Work instruction: Beneath this instruction is a listing; print exactly the lines in it starting at the line that contains "## run 2: layer usage" and going through the line that contains "0.00288 | 0.00630 |".

Recorded information:
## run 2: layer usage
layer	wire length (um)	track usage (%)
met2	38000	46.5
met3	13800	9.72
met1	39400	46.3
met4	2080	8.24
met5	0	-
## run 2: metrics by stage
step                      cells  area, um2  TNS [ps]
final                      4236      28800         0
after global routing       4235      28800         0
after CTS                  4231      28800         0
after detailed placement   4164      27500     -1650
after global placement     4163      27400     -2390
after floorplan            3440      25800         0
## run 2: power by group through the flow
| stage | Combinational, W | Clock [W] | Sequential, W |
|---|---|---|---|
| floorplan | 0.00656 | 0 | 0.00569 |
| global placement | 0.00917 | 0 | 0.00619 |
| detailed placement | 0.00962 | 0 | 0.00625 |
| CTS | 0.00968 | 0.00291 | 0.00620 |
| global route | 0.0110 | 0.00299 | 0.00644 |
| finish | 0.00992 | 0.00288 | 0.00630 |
...
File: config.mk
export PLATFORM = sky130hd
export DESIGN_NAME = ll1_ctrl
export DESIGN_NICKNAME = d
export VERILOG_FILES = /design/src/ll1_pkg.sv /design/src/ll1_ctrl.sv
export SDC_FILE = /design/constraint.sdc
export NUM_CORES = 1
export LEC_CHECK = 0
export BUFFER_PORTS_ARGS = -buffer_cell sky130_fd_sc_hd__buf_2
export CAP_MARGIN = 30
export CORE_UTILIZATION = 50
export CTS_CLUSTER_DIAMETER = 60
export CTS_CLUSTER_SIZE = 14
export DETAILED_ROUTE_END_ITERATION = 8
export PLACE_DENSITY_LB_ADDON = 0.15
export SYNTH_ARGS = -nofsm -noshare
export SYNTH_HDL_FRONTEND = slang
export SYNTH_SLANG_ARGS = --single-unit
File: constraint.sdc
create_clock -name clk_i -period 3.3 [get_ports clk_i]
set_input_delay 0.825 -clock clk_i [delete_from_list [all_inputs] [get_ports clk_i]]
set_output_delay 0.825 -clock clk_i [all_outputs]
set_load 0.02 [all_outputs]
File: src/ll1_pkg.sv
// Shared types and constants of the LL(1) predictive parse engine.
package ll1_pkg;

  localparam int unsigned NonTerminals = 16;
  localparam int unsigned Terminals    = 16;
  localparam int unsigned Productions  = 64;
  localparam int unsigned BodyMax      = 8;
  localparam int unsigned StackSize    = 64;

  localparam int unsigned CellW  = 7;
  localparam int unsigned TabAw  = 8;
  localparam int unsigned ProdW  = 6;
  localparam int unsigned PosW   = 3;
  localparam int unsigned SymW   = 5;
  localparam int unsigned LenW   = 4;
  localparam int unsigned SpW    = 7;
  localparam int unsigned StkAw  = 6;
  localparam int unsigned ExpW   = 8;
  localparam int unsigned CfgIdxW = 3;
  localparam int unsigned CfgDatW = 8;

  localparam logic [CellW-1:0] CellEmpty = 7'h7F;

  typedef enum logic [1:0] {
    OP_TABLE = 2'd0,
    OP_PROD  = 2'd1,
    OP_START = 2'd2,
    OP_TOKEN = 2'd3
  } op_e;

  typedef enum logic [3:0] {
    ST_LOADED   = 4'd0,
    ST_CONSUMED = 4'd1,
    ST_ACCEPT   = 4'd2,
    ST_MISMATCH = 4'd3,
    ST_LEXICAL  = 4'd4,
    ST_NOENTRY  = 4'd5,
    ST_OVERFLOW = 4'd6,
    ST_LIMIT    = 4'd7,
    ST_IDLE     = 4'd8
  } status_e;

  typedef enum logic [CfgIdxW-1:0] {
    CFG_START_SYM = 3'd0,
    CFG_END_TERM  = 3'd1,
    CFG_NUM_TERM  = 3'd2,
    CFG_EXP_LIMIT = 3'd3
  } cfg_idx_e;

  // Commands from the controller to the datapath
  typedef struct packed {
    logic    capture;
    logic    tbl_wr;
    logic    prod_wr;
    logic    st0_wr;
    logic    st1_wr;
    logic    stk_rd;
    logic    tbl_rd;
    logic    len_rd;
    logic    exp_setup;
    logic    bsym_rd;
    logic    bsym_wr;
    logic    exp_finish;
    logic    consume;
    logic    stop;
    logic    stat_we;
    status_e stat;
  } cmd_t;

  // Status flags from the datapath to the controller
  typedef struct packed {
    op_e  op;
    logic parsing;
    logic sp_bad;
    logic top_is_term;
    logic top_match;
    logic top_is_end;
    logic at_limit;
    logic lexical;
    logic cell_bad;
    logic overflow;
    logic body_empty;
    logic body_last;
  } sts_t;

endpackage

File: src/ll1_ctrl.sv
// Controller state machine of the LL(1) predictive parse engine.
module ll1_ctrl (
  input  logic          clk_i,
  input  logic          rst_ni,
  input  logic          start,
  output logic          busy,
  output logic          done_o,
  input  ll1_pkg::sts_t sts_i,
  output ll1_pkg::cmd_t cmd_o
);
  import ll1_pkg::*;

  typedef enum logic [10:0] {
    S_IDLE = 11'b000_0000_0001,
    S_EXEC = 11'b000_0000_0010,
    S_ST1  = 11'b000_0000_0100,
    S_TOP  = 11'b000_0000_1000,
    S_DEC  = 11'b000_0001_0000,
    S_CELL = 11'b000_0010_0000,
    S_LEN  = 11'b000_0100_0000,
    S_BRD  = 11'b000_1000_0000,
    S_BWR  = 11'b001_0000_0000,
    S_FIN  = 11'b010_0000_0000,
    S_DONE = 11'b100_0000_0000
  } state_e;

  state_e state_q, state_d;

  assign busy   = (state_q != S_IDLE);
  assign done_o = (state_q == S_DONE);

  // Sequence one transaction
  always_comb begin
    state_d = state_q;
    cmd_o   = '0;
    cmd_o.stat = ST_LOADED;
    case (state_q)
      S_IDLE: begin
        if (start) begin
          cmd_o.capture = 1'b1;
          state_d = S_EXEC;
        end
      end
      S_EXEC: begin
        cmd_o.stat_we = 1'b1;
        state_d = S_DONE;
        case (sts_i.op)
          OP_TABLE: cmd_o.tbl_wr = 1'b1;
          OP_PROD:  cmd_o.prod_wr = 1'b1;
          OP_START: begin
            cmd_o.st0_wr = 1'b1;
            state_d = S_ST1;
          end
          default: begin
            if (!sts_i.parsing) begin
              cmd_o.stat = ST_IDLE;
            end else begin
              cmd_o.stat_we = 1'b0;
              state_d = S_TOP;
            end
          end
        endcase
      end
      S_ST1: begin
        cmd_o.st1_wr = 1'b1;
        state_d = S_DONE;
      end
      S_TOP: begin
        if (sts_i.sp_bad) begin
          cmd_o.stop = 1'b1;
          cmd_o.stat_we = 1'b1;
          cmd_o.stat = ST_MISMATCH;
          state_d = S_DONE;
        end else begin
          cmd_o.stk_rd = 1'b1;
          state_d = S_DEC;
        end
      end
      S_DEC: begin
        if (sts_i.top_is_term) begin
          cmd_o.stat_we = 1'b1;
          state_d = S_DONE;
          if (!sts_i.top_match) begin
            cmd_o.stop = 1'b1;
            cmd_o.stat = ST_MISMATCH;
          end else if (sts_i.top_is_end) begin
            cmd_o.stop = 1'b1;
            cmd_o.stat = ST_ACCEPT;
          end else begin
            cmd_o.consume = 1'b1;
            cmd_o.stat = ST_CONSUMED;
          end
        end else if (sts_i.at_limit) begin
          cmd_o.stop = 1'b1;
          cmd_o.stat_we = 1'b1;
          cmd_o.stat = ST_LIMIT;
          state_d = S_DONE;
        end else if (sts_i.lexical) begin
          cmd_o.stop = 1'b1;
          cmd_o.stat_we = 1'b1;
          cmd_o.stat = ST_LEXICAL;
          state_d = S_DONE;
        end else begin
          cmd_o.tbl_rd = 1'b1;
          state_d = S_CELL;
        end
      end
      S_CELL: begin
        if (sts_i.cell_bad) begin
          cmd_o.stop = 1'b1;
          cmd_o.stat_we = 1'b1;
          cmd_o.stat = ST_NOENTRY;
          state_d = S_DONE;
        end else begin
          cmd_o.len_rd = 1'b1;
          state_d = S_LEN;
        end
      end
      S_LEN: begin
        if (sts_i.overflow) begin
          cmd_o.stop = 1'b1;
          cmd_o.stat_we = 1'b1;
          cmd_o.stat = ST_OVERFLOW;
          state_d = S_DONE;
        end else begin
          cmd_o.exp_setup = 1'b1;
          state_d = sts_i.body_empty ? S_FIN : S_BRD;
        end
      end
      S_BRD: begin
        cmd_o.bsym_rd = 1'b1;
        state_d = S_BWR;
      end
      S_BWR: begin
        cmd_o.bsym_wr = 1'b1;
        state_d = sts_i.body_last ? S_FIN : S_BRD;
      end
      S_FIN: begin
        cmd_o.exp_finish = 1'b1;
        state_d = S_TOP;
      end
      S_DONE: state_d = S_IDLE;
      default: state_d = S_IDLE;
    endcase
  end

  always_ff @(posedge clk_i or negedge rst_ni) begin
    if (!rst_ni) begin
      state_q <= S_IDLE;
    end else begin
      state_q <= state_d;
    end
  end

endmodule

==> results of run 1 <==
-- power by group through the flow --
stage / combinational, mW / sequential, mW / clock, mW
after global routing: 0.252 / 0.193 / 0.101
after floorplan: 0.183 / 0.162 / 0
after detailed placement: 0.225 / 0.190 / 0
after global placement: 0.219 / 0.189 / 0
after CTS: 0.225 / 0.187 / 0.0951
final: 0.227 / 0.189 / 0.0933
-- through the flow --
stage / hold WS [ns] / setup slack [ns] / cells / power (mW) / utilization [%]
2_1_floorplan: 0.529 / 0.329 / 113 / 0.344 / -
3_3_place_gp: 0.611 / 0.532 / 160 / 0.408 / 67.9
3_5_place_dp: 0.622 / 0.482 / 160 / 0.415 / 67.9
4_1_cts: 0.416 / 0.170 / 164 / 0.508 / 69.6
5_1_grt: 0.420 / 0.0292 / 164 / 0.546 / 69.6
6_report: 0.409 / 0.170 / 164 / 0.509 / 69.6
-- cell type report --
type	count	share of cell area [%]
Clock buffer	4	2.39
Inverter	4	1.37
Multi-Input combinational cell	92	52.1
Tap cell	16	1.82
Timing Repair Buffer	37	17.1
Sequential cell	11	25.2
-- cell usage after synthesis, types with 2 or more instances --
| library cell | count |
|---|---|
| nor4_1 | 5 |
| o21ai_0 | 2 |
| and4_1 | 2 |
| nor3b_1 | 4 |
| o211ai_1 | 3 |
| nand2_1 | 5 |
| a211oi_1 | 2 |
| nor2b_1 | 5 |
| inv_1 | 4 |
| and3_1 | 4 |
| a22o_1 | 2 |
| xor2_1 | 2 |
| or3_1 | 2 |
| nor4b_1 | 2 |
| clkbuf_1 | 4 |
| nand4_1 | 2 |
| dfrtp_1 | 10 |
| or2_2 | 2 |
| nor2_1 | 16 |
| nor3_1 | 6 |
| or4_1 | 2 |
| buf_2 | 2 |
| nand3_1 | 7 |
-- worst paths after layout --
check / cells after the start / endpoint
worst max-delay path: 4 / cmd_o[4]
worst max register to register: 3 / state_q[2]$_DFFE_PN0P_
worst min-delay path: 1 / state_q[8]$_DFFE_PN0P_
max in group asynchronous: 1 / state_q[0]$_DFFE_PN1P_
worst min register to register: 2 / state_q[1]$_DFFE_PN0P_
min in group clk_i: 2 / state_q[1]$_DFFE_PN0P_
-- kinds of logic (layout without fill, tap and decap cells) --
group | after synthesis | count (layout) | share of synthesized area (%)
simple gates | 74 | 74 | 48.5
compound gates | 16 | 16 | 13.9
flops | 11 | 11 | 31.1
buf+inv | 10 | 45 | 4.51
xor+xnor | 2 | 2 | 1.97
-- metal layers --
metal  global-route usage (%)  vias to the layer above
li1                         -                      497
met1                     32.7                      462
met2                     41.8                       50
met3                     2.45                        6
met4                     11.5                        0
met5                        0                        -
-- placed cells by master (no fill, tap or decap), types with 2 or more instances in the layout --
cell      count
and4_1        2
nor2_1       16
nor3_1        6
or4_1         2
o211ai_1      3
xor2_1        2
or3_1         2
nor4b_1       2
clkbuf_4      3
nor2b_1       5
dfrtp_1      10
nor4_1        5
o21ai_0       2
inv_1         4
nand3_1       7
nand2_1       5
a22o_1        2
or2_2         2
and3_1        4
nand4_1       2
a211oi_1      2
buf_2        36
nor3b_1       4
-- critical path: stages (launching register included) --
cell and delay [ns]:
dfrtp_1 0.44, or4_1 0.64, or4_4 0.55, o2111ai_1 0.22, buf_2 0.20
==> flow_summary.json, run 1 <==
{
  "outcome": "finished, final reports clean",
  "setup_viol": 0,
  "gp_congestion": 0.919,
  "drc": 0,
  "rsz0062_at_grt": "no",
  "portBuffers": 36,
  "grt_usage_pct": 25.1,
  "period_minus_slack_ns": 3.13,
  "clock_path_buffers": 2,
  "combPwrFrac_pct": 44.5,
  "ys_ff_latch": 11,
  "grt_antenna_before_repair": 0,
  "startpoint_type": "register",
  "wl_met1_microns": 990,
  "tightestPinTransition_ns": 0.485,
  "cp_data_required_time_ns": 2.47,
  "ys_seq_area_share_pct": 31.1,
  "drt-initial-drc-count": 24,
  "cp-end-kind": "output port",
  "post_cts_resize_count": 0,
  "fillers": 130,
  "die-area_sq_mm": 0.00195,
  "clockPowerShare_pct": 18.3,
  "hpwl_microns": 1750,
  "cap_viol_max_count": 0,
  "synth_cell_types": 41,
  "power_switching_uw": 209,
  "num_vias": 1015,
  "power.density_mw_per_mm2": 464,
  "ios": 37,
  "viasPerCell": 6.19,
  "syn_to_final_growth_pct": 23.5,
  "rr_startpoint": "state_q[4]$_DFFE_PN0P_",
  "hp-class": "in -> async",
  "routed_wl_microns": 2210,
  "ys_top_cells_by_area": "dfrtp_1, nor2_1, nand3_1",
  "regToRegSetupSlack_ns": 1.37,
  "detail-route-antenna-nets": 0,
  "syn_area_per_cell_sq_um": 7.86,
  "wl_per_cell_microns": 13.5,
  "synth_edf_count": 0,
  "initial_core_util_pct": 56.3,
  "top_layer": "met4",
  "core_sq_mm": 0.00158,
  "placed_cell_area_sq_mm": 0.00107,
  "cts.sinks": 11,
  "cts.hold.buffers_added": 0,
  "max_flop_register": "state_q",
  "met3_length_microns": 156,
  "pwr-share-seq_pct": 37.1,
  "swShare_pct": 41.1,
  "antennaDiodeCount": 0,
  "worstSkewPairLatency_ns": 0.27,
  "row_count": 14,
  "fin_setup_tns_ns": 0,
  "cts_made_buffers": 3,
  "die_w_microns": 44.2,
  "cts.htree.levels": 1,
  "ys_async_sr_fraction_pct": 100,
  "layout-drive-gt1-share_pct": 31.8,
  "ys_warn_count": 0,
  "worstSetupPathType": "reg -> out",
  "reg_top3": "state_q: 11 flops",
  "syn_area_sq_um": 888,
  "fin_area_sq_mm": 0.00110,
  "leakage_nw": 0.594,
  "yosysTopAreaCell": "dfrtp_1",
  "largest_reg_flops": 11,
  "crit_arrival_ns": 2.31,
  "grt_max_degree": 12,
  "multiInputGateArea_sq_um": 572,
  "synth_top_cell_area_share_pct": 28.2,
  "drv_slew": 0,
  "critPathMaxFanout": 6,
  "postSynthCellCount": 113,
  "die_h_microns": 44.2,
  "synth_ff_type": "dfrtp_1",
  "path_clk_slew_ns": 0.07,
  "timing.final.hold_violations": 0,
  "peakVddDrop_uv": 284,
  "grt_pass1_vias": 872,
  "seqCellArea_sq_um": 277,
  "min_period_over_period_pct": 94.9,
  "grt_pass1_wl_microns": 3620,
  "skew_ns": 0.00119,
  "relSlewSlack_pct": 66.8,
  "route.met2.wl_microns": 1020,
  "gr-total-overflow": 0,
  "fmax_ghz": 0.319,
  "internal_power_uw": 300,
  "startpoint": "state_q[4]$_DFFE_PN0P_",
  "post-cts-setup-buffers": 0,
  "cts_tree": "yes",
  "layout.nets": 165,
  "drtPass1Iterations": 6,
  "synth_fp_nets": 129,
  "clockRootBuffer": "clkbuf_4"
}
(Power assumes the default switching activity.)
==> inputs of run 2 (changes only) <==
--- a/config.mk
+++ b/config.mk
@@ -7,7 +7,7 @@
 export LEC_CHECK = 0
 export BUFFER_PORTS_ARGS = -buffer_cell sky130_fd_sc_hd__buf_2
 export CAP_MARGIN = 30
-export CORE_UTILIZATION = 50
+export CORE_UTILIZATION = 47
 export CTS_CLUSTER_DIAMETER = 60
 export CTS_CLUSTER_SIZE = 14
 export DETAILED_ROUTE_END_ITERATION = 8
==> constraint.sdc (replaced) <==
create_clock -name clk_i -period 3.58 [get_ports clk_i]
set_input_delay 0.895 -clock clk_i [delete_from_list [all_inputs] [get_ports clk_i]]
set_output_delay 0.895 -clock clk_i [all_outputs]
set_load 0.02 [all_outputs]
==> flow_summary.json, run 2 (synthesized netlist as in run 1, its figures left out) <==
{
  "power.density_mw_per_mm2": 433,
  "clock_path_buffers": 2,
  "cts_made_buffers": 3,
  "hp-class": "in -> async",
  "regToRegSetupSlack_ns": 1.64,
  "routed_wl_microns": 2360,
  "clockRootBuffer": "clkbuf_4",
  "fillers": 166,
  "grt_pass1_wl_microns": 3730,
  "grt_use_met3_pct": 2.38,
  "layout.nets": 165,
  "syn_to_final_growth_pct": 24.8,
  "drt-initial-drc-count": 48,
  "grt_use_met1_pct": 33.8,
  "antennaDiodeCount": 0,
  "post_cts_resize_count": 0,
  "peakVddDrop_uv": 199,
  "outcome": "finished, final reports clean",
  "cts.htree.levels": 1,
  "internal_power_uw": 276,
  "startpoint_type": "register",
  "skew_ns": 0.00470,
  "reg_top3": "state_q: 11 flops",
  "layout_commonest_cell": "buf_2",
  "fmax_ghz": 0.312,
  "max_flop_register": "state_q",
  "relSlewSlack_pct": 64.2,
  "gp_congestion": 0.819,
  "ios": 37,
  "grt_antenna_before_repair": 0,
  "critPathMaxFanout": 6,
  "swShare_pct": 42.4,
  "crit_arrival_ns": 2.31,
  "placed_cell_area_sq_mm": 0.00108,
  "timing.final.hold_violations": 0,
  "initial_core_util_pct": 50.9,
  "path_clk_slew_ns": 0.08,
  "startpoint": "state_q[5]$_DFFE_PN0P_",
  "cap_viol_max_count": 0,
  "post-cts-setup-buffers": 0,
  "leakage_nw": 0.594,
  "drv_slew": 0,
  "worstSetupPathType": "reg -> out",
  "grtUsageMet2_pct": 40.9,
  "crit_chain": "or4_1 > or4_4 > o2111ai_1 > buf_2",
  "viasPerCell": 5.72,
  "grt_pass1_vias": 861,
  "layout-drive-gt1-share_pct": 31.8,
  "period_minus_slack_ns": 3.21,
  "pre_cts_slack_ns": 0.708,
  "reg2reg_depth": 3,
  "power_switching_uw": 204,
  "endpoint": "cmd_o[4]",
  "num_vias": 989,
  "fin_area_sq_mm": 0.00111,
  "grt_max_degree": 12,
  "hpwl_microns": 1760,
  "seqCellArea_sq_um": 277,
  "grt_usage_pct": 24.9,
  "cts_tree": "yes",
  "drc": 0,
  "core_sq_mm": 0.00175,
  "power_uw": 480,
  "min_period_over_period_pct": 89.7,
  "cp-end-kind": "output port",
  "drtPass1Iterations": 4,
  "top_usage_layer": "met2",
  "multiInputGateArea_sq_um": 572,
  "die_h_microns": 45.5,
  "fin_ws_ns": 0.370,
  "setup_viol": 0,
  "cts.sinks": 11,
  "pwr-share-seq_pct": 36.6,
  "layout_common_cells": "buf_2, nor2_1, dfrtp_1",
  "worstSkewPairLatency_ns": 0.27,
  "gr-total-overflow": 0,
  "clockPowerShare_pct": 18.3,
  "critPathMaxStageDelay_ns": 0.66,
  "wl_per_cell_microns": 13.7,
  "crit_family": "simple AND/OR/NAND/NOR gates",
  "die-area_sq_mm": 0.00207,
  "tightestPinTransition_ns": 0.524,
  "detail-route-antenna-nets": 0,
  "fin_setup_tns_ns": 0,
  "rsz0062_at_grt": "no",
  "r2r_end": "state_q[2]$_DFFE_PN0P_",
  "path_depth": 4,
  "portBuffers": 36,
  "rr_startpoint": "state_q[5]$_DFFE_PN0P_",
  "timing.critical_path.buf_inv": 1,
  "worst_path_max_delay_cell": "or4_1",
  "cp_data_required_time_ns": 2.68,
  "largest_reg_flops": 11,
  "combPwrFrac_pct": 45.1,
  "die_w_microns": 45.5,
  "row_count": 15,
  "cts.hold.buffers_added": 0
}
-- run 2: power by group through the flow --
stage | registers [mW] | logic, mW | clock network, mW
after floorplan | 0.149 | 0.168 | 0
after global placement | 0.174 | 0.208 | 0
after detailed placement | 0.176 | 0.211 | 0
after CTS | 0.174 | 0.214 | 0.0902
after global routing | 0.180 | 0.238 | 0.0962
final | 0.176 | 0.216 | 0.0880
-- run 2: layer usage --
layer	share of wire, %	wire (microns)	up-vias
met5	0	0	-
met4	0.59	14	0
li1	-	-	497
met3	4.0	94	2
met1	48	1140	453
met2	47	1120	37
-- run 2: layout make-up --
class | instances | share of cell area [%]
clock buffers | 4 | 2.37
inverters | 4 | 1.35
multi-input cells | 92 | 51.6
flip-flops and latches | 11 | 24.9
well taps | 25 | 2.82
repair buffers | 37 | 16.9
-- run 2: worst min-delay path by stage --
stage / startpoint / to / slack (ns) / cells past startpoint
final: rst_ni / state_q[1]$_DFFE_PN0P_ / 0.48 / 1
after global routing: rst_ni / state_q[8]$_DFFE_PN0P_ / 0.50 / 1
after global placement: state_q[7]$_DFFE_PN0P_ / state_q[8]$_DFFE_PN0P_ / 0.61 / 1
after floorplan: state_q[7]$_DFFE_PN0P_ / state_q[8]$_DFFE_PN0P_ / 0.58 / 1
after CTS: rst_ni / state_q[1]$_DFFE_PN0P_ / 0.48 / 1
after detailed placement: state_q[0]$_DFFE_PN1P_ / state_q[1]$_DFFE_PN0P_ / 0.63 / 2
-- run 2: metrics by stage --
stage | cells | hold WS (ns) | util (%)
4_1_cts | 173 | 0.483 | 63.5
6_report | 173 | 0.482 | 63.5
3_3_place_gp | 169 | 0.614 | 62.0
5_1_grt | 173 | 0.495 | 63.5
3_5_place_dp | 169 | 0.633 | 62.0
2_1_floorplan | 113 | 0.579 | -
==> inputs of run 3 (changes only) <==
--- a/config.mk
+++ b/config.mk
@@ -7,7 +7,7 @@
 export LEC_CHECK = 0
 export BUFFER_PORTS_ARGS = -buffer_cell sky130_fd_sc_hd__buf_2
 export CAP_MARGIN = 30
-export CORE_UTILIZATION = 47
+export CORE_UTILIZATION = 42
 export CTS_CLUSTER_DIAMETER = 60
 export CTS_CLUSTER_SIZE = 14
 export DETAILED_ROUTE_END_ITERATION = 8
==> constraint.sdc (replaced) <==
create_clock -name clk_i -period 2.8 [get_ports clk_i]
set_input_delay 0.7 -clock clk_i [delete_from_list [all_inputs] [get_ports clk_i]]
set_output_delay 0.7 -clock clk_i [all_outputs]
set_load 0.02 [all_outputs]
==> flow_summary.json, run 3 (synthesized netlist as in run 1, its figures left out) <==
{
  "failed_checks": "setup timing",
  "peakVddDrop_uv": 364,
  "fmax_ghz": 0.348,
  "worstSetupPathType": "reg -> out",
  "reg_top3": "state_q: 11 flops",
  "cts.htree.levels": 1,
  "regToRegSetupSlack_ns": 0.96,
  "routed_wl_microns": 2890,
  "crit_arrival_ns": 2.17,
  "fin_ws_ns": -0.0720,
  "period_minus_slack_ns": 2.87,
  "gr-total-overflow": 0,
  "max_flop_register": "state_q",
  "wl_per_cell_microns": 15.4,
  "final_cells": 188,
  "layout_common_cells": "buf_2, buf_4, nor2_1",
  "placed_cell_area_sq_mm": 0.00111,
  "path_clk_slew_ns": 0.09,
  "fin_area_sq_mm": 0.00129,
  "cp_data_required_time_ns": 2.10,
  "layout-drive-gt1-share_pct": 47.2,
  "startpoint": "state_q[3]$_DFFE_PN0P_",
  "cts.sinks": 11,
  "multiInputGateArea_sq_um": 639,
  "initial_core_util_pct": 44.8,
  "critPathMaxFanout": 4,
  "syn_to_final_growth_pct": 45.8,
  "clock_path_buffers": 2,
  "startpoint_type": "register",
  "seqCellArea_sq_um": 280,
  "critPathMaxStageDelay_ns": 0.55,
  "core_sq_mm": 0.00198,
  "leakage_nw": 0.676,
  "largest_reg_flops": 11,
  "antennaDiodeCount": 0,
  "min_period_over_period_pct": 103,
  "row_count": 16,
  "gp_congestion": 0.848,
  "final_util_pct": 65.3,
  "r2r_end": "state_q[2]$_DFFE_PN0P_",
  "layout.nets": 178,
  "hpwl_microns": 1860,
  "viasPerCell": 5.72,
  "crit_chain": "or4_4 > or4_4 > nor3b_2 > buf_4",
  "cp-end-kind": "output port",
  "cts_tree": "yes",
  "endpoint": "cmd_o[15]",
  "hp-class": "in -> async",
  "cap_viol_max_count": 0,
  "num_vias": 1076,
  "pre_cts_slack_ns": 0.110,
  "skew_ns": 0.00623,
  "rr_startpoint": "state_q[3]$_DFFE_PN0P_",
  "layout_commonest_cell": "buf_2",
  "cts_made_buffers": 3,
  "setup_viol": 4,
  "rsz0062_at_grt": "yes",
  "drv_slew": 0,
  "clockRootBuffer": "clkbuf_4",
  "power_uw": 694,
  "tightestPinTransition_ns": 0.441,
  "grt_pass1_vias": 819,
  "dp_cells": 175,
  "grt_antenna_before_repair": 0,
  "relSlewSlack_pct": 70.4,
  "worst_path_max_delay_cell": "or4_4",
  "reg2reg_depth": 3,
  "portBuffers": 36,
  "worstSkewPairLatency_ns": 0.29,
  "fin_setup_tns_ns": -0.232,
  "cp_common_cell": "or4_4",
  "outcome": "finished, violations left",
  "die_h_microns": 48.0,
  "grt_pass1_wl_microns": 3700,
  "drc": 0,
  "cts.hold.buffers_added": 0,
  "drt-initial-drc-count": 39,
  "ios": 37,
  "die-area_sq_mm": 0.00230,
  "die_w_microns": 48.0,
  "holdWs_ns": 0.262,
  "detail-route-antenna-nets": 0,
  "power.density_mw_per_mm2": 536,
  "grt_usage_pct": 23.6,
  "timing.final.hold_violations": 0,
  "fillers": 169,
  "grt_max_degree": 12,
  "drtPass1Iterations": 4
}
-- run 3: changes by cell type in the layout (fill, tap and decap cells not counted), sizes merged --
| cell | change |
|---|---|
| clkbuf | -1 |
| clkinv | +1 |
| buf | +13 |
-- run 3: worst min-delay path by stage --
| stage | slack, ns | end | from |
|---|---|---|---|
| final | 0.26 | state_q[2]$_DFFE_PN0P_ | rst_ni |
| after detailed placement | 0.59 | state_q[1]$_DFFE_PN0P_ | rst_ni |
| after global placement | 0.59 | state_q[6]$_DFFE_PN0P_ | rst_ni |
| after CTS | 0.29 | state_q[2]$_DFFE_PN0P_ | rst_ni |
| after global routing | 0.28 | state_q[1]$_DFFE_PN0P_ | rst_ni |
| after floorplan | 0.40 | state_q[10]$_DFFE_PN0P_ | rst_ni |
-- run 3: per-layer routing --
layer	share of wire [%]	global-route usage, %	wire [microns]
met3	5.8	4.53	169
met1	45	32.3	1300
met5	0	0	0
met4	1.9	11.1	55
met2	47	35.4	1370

Completed exercise:
## run 2: layer usage
layer	wire length (um)	track usage (%)
met2	38000	46.5
met3	13800	9.72
met1	39400	46.3
met4	2080	8.24
met5	0	-
## run 2: metrics by stage
step                      cells  area, um2  TNS [ps]
final                      4236      28800         0
after global routing       4235      28800         0
after CTS                  4231      28800         0
after detailed placement   4164      27500     -1650
after global placement     4163      27400     -2390
after floorplan            3440      25800         0
## run 2: power by group through the flow
| stage | Combinational, W | Clock [W] | Sequential, W |
|---|---|---|---|
| floorplan | 0.00656 | 0 | 0.00569 |
| global placement | 0.00917 | 0 | 0.00619 |
| detailed placement | 0.00962 | 0 | 0.00625 |
| CTS | 0.00968 | 0.00291 | 0.00620 |
| global route | 0.0110 | 0.00299 | 0.00644 |
| finish | 0.00992 | 0.00288 | 0.00630 |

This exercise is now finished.